## Extracted data
[Start of Attachment]
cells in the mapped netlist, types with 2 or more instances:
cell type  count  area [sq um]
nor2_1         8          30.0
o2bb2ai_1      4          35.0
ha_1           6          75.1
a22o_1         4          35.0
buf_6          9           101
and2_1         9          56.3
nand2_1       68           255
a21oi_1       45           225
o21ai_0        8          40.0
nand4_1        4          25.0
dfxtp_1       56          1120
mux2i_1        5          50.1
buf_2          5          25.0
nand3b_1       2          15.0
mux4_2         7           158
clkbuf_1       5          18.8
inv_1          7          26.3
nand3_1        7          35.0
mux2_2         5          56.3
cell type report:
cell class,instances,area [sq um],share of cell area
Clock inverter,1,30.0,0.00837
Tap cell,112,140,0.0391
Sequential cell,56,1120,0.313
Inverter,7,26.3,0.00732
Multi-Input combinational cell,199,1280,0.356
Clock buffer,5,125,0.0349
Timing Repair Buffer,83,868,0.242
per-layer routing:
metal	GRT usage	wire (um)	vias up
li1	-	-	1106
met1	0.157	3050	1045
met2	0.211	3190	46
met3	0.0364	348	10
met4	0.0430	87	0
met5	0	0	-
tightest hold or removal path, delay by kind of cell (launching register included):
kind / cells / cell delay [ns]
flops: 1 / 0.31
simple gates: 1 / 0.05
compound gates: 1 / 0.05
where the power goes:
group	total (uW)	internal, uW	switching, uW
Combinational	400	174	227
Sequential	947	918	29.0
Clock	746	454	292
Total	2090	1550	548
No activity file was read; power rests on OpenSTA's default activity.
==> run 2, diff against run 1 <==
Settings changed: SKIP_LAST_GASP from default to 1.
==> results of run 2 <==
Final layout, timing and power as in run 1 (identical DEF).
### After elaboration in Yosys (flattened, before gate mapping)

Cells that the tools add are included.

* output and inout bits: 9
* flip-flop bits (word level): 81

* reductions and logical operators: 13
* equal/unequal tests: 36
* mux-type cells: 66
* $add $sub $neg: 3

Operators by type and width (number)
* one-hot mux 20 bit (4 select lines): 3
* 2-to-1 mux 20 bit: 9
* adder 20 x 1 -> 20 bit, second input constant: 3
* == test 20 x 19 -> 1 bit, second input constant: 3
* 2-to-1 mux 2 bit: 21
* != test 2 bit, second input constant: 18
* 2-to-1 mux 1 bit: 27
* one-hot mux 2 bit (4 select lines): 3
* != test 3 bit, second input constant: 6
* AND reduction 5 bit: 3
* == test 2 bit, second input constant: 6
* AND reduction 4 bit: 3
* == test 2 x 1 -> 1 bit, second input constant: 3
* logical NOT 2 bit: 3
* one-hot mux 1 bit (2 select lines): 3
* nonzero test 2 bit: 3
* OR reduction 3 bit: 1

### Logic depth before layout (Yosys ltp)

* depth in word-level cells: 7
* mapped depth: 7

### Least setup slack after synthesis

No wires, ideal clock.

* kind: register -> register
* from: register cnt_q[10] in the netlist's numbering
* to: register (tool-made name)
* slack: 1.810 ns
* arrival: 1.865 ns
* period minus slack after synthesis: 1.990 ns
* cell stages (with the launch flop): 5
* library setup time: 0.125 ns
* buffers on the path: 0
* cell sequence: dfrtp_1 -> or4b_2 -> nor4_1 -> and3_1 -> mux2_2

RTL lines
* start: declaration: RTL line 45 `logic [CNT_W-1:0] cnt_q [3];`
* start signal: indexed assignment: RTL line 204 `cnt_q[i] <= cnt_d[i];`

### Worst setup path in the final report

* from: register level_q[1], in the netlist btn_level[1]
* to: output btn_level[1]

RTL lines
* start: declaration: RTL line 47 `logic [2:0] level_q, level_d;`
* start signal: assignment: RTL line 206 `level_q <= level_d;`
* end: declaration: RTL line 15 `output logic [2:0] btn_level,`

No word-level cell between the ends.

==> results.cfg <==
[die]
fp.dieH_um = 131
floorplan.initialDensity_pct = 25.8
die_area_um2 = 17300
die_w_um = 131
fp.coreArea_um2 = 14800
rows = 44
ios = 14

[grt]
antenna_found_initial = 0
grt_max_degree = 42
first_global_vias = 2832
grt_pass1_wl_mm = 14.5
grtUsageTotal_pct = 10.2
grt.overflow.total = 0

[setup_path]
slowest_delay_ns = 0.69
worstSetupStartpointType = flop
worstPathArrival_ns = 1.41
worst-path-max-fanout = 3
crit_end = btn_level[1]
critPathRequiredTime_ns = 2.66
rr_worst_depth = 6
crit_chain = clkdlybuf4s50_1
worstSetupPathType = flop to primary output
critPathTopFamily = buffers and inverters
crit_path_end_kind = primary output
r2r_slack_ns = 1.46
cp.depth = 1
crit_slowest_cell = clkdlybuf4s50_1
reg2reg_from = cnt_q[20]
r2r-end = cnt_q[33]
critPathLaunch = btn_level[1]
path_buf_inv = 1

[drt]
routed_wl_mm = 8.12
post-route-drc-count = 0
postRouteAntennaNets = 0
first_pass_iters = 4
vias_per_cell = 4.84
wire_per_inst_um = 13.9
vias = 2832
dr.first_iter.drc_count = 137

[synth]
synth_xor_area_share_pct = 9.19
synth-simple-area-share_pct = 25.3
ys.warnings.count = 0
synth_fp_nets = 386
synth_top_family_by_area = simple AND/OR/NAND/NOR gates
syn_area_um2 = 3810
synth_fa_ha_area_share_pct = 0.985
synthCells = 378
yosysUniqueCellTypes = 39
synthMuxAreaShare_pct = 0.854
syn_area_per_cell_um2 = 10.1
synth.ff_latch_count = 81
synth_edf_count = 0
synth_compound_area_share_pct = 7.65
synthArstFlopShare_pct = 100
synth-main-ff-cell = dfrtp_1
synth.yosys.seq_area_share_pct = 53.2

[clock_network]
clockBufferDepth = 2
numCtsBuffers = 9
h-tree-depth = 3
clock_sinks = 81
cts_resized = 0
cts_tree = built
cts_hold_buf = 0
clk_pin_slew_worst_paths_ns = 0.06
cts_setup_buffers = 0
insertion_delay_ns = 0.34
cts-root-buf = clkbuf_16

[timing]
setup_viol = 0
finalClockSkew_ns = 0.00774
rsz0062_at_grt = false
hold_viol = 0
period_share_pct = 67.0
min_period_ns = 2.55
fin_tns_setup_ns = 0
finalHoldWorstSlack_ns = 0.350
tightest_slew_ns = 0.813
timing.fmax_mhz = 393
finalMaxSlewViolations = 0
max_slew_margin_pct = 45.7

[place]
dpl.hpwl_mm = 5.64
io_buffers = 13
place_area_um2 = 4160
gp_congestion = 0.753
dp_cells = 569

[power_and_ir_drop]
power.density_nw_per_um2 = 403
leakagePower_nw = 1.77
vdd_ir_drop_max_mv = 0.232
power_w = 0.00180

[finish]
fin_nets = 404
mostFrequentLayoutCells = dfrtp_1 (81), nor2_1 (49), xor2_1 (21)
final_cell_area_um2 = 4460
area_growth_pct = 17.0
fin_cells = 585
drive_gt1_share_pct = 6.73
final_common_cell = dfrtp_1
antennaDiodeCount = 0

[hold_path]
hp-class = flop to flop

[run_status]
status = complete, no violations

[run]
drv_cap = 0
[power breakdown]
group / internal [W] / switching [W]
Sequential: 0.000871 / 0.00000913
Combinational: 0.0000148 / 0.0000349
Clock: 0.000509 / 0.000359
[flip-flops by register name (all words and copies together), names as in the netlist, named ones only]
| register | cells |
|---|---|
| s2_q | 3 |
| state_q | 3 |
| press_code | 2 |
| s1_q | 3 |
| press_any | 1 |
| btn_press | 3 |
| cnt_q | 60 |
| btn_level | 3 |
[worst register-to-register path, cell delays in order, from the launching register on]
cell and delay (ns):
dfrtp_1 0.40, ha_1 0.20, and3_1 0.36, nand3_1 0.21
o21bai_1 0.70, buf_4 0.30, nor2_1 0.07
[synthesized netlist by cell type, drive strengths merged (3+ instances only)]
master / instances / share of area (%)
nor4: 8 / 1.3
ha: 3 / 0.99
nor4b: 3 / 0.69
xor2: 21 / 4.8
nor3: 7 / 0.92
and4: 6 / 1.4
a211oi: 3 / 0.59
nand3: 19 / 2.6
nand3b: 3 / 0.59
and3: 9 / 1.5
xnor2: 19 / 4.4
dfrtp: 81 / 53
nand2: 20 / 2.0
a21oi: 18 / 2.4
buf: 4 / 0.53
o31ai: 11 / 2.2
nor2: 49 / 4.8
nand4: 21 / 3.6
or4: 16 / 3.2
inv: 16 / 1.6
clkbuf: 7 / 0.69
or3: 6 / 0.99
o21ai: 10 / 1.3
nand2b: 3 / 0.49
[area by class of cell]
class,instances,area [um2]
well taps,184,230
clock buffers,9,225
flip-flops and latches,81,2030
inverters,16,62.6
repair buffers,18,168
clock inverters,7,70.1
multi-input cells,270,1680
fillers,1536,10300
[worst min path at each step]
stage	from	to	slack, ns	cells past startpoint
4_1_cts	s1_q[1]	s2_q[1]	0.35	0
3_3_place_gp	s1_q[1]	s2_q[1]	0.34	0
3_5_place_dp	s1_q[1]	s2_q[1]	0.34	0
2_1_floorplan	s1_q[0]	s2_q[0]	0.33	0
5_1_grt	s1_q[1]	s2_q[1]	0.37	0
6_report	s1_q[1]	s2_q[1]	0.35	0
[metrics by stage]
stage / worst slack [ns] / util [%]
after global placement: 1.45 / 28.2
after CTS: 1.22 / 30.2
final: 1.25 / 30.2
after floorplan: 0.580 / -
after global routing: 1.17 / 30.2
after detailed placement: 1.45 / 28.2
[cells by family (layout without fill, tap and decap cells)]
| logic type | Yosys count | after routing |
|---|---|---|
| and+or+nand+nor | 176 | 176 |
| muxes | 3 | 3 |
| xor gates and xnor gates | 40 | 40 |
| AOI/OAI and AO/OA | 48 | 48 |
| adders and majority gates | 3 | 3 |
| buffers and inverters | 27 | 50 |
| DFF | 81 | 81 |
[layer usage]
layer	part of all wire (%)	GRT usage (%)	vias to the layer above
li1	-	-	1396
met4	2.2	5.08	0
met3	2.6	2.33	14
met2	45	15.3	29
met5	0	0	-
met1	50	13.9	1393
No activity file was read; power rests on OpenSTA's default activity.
[End of Attachment]
## Problem description
Could you repeat exactly the lines in the listing above from the one with "ys.warnings.count = 0" down to the one with "synth_compound_area_share_pct = 7.65"? Include both of those lines.

## Response area
ys.warnings.count = 0
synth_fp_nets = 386
synth_top_family_by_area = simple AND/OR/NAND/NOR gates
syn_area_um2 = 3810
synth_fa_ha_area_share_pct = 0.985
synthCells = 378
yosysUniqueCellTypes = 39
synthMuxAreaShare_pct = 0.854
syn_area_per_cell_um2 = 10.1
synth.ff_latch_count = 81
synth_edf_count = 0
synth_compound_area_share_pct = 7.65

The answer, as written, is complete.